Economia, tomba della passione



 Nel mondo degl appassionati d'auto (ahimé sempre più piccolo) la trazione posteriore è una specie di mito. Un'auto di livello dovrebbe sempre disporne; sei poi vuole qualificarsi come sportiva la propulsion diventa un obbligo assoluto. Purtroppo le economie di scala rendono assai più diffuse le tutto avanti e persino i marchi più tradizionalisti hanno saltato il fosso: è persino il caso di Mercedes (nuova Classe A e derivate) e della prossima piccola BMW. La leggenda vuole che le anteriori siano più facili da controllare (il sottosterzo si riduce sempicemente aumentando la sterzata), ma la realtà è che, oltre alla minor complicazione in catena di montaggio (basta sollevare il gruppo dal basso) le tutto avanti non devono avere il rigoroso allineamento tra gli assi necessario alle posteriori, con ulteriore riduzione di costi.
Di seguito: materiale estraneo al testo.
$ cat config.mk
export PLATFORM = sky130hd
export DESIGN_NAME = spi_accel_responder
export DESIGN_NICKNAME = d
export VERILOG_FILES = /design/src/rtl/spi_accel_pkg.sv /design/src/rtl/spi_pin_sync.sv /design/src/rtl/spi_accel_responder.sv
export SDC_FILE = /design/constraint.sdc
export NUM_CORES = 1
export LEC_CHECK = 0
export BUFFER_PORTS_ARGS = -buffer_cell sky130_fd_sc_hd__buf_2
export CORE_UTILIZATION = 55
export CTS_CLUSTER_DIAMETER = 60
export DETAILED_ROUTE_END_ITERATION = 8
export PLACE_DENSITY = 0.7
export SYNTH_ARGS = -nofsm -noshare
export SYNTH_HDL_FRONTEND = slang
export SYNTH_SLANG_ARGS = --single-unit
$ cat constraint.sdc
create_clock -name sys_clk -period 3.8 [get_ports sys_clk]
set_input_delay 0.38 -clock sys_clk [delete_from_list [all_inputs] [get_ports sys_clk]]
set_output_delay 0.38 -clock sys_clk [all_outputs]
set_load 0.03 [all_outputs]
**src/rtl/adc_sar_logic_param.sv**
```systemverilog
// Parametrised SAR conversion controller: conventional or monotonic switching per conversion.
// Optional comparator consistency check enabled by defining SAR_COMP_CHECK_EN (adds comp_err).
module adc_sar_logic_param #(
    parameter int WIDTH = 10
) (
    input  logic             clk,
    input  logic             rst_n,
    input  logic             samp,
    input  logic             mode,
    input  logic             comp,
    input  logic             comp_n,
    output logic [WIDTH-1:0] B,
    output logic [WIDTH-1:0] BN,
    output logic [WIDTH-1:0] result,
    output logic             eoc,
`ifdef SAR_COMP_CHECK_EN
    output logic             comp_err,
`endif
    output logic             busy
);

    localparam int IW = (WIDTH > 2) ? $clog2(WIDTH) : 1;
    localparam logic [WIDTH-1:0] ONES    = {WIDTH{1'b1}};
    localparam logic [WIDTH-1:0] MSB_ONE = {1'b1, {(WIDTH-1){1'b0}}};
    localparam logic [IW-1:0]    IDX_TOP = IW'(WIDTH-1);

    typedef enum logic [1:0] {
        ST_IDLE   = 2'd0,
        ST_SAMPLE = 2'd1,
        ST_CONV   = 2'd2,
        ST_DONE   = 2'd3
    } state_t;

    state_t           state_r;
    logic             mode_r;
    logic [IW-1:0]    idx_r;
    logic [WIDTH-1:0] code_r;
    logic [WIDTH-1:0] b_r;
    logic [WIDTH-1:0] bn_r;
    logic [WIDTH-1:0] result_r;
    logic             eoc_r;
    logic             busy_r;
    logic             dec_s;
    logic             fault_s;
    logic [WIDTH-1:0] conv_b_s;
    logic [WIDTH-1:0] mono_b_s;
    logic [WIDTH-1:0] mono_bn_s;
    logic [WIDTH-1:0] code_next_s;

`ifdef SAR_COMP_CHECK_EN
    logic             err_r;
    assign comp_err = err_r;
`endif

    assign B      = b_r;
    assign BN     = bn_r;
    assign result = result_r;
    assign eoc    = eoc_r;
    assign busy   = busy_r;

    // Bit decision, with a stuck/equal comparator pair forced to a 0 decision when checked.
    always_comb begin
        fault_s = (comp == comp_n);
`ifdef SAR_COMP_CHECK_EN
        if (fault_s) begin
            dec_s = 1'b0;
        end else begin
            dec_s = comp;
        end
`else
        // comp_n carries no information without the checker
        dec_s = comp & (comp_n | 1'b1);
`endif
    end

    // Next DAC codes for the bit currently being resolved.
    always_comb begin
        conv_b_s    = b_r;
        mono_b_s    = b_r;
        mono_bn_s   = bn_r;
        code_next_s = {code_r[WIDTH-2:0], dec_s};
        for (int i = 0; i < WIDTH; i++) begin
            if (i == int'(idx_r)) begin
                conv_b_s[i] = dec_s;
                if (dec_s) begin
                    mono_b_s[i] = 1'b0;
                end else begin
                    mono_bn_s[i] = 1'b0;
                end
            end else if (i + 1 == int'(idx_r)) begin
                conv_b_s[i] = 1'b1;
            end else begin
                conv_b_s[i] = b_r[i];
            end
        end
    end

    // Conversion state machine with registered DAC drive, result, eoc and busy.
    always_ff @(posedge clk) begin
        if (!rst_n) begin
            state_r  <= ST_IDLE;
            mode_r   <= 1'b0;
            idx_r    <= '0;
            code_r   <= '0;
            b_r      <= '0;
            bn_r     <= ONES;
            result_r <= '0;
            eoc_r    <= 1'b0;
            busy_r   <= 1'b0;
`ifdef SAR_COMP_CHECK_EN
            err_r    <= 1'b0;
`endif
        end else begin
            eoc_r <= 1'b0;
            case (state_r)
                ST_IDLE: begin
                    b_r    <= '0;
                    bn_r   <= ONES;
                    busy_r <= 1'b0;
                    if (samp) begin
                        state_r <= ST_SAMPLE;
`ifdef SAR_COMP_CHECK_EN
                        err_r   <= 1'b0;
`endif
                    end
                end
                ST_SAMPLE: begin
                    if (!samp) begin
                        state_r <= ST_CONV;
                        mode_r  <= mode;
                        idx_r   <= IDX_TOP;
                        code_r  <= '0;
                        busy_r  <= 1'b1;
                        if (mode) begin
                            b_r  <= ONES;
                            bn_r <= ONES;
                        end else begin
                            b_r  <= MSB_ONE;
                            bn_r <= ~MSB_ONE;
                        end
                    end else begin
                        b_r  <= '0;
                        bn_r <= ONES;
                    end
                end
                ST_CONV: begin
                    if (samp) begin
                        // resample aborts: drop the partial code, no eoc
                        state_r <= ST_SAMPLE;
                        b_r     <= '0;
                        bn_r    <= ONES;
                        busy_r  <= 1'b0;
`ifdef SAR_COMP_CHECK_EN
                        err_r   <= 1'b0;
`endif
                    end else begin
                        code_r <= code_next_s;
                        if (mode_r) begin
                            b_r  <= mono_b_s;
                            bn_r <= mono_bn_s;
                        end else begin
                            b_r  <= conv_b_s;
                            bn_r <= ~conv_b_s;
                        end
`ifdef SAR_COMP_CHECK_EN
                        if (fault_s) begin
                            err_r <= 1'b1;
                        end
`endif
                        if (idx_r == '0) begin
                            state_r  <= ST_DONE;
                            result_r <= code_next_s;
                            eoc_r    <= 1'b1;
                            busy_r   <= 1'b0;
                        end else begin
                            idx_r <= idx_r - IW'(1);
                        end
                    end
                end
                ST_DONE: begin
                    b_r    <= '0;
                    bn_r   <= ONES;
                    busy_r <= 1'b0;
                    if (samp) begin
                        state_r <= ST_SAMPLE;
`ifdef SAR_COMP_CHECK_EN
                        err_r   <= 1'b0;
`endif
                    end else begin
                        state_r <= ST_IDLE;
                    end
                end
                default: begin
                    state_r <= ST_IDLE;
                    b_r     <= '0;
                    bn_r    <= ONES;
                    busy_r  <= 1'b0;
                end
            endcase
        end
    end

endmodule

```
===== src/rtl/game_controller.sv =====
// Snake game lifecycle sequencer: edge-detects buttons/collisions, runs the
// IDLE/RUN/PAUSED/WIN/LOSE state machine and drives score, step, lives and blink.
module game_controller #(
  parameter int STEP_DIV  = 25,
  parameter int BLINK_DIV = 50,
  parameter int MAX_LIVES = 3
) (
  input  logic       clk,
  input  logic       reset,
  input  logic       start,
  input  logic       pause,
  input  logic       goodColl,
  input  logic       badColl,
  input  logic       gameComplete,
  output logic       scoreInc,
  output logic       scoreClr,
  output logic       stepTick,
  output logic [1:0] lives,
  output logic [2:0] state,
  output logic       dispEnable
);

  localparam int SW = (STEP_DIV > 1) ? $clog2(STEP_DIV) : 1;
  localparam int BW = (BLINK_DIV > 1) ? $clog2(BLINK_DIV) : 1;
  localparam logic [SW-1:0] STEP_LAST  = SW'(STEP_DIV - 1);
  localparam logic [BW-1:0] BLINK_LAST = BW'(BLINK_DIV - 1);
  localparam logic [1:0]    LIVES_INIT = 2'(MAX_LIVES);

  localparam int B_START = 0;
  localparam int B_PAUSE = 1;
  localparam int B_GOOD  = 2;
  localparam int B_BAD   = 3;

  typedef enum logic [2:0] {
    ST_IDLE   = 3'd0,
    ST_RUN    = 3'd1,
    ST_PAUSED = 3'd2,
    ST_WIN    = 3'd3,
    ST_LOSE   = 3'd4
  } state_t;

  logic [3:0] btn_sync_reg;
  logic [3:0] btn_prev_reg;
  logic [3:0] btn_evt;
  logic       game_complete_reg;

  state_t        state_reg, state_next;
  logic [1:0]    lives_reg, lives_next;
  logic [SW-1:0] step_cnt_reg, step_cnt_next;
  logic [BW-1:0] blink_cnt_reg, blink_cnt_next;
  logic          disp_reg, disp_next;
  logic          score_inc_reg, score_inc_next;
  logic          score_clr_reg, score_clr_next;
  logic          step_tick_reg, step_tick_next;
  logic          next_blinks;

  // Sync and history regs reset high so a level held through reset is not an event.
  always_ff @(posedge clk) begin
    if (reset) begin
      btn_sync_reg      <= '1;
      btn_prev_reg      <= '1;
      game_complete_reg <= 1'b0;
    end else begin
      btn_sync_reg      <= {badColl, goodColl, pause, start};
      btn_prev_reg      <= btn_sync_reg;
      game_complete_reg <= gameComplete;
    end
  end

  generate
    for (genvar gi = 0; gi < 4; gi++) begin : g_edge
      assign btn_evt[gi] = btn_sync_reg[gi] & ~btn_prev_reg[gi];
    end
  endgenerate

  always_ff @(posedge clk) begin
    if (reset) begin
      state_reg     <= ST_IDLE;
      lives_reg     <= LIVES_INIT;
      step_cnt_reg  <= '0;
      blink_cnt_reg <= '0;
      disp_reg      <= 1'b1;
      score_inc_reg <= 1'b0;
      score_clr_reg <= 1'b0;
      step_tick_reg <= 1'b0;
    end else begin
      state_reg     <= state_next;
      lives_reg     <= lives_next;
      step_cnt_reg  <= step_cnt_next;
      blink_cnt_reg <= blink_cnt_next;
      disp_reg      <= disp_next;
      score_inc_reg <= score_inc_next;
      score_clr_reg <= score_clr_next;
      step_tick_reg <= step_tick_next;
    end
  end

  always_comb begin
    state_next     = state_reg;
    lives_next     = lives_reg;
    step_cnt_next  = step_cnt_reg;
    blink_cnt_next = blink_cnt_reg;
    disp_next      = disp_reg;
    score_inc_next = 1'b0;
    score_clr_next = 1'b0;
    step_tick_next = 1'b0;

    case (state_reg)
      ST_IDLE: begin
        if (btn_evt[B_START]) begin
          state_next     = ST_RUN;
          score_clr_next = 1'b1;
          lives_next     = LIVES_INIT;
          step_cnt_next  = '0;
        end
      end
      ST_RUN: begin
        step_tick_next = (step_cnt_reg == STEP_LAST);
        step_cnt_next  = (step_cnt_reg == STEP_LAST) ? '0 : step_cnt_reg + SW'(1);
        if (game_complete_reg) begin
          state_next = ST_WIN;
        end else if (btn_evt[B_BAD]) begin
          if (lives_reg <= 2'd1) begin
            lives_next = 2'd0;
            state_next = ST_LOSE;
          end else begin
            lives_next = lives_reg - 2'd1;
          end
        end else begin
          // Food and pause in the same cycle both take effect.
          score_inc_next = btn_evt[B_GOOD];
          if (btn_evt[B_PAUSE]) state_next = ST_PAUSED;
        end
      end
      ST_PAUSED: begin
        if (btn_evt[B_PAUSE]) state_next = ST_RUN;
      end
      ST_WIN, ST_LOSE: begin
        if (btn_evt[B_START]) begin
          state_next = ST_IDLE;
          lives_next = LIVES_INIT;
        end
      end
      default: state_next = ST_IDLE;
    endcase

    // Blink restarts from "on" on every entry; steady on in IDLE/RUN.
    next_blinks = (state_next == ST_PAUSED) || (state_next == ST_WIN) ||
                  (state_next == ST_LOSE);
    if (!next_blinks) begin
      disp_next = 1'b1;
    end else if (state_next != state_reg) begin
      blink_cnt_next = '0;
      disp_next      = 1'b1;
    end else if (blink_cnt_reg == BLINK_LAST) begin
      blink_cnt_next = '0;
      disp_next      = ~disp_reg;
    end else begin
      blink_cnt_next = blink_cnt_reg + BW'(1);
    end
  end

  assign scoreInc   = score_inc_reg;
  assign scoreClr   = score_clr_reg;
  assign stepTick   = step_tick_reg;
  assign lives      = lives_reg;
  assign state      = state_reg;
  assign dispEnable = disp_reg;

endmodule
Per contro una posteriore ha sempre uno sterzo più preciso (perché le ruote davanti devono dare soltanto la direzione) e, se ci sono i cavalli, è molto più divertente (i controsterzi). Il successo della mitica Mazda MX-5 era in gran parte dovuto a tutto questo; purtroppo ora si tratta di un modello decisamente decotto, mentre la (priva di coppia) RX-8 Wankel è out per l'inquinamento. Alla Mazda, piccola compagnia che cerca con l'ottima tecnologia sviuppata internamente (SKYACTIVE) di trovare una nicchia per sopravvivere, i tecnici hanno deciso perciò di puntare su nuovi modelli a trazione posteriore. Peccato che il mangement (lungimirante come sempre) abbia detto per ora niet. Al di fuori della prossima Miata, realizzata in share con Alfa Romeo (per l'ultratardivo rimpiazzo della Spider) nessun cambiamento di piattaforma, troppo costoso. Beh, c'è la crisi, non si vedono evoluzioni esplosive della domanda, almeno in Europa, e con gli USA in procinto di fallire per contese politiche anche lì non tira una bella aria. Ma sperare non costa nulla, anche perché una tutto dietro Mazda sarebbe decisamente più abbordabile (intendo economicamente) di una tedesca. Nel frattempo ci restano la Toyota GT-86 e il suo clone Subaru.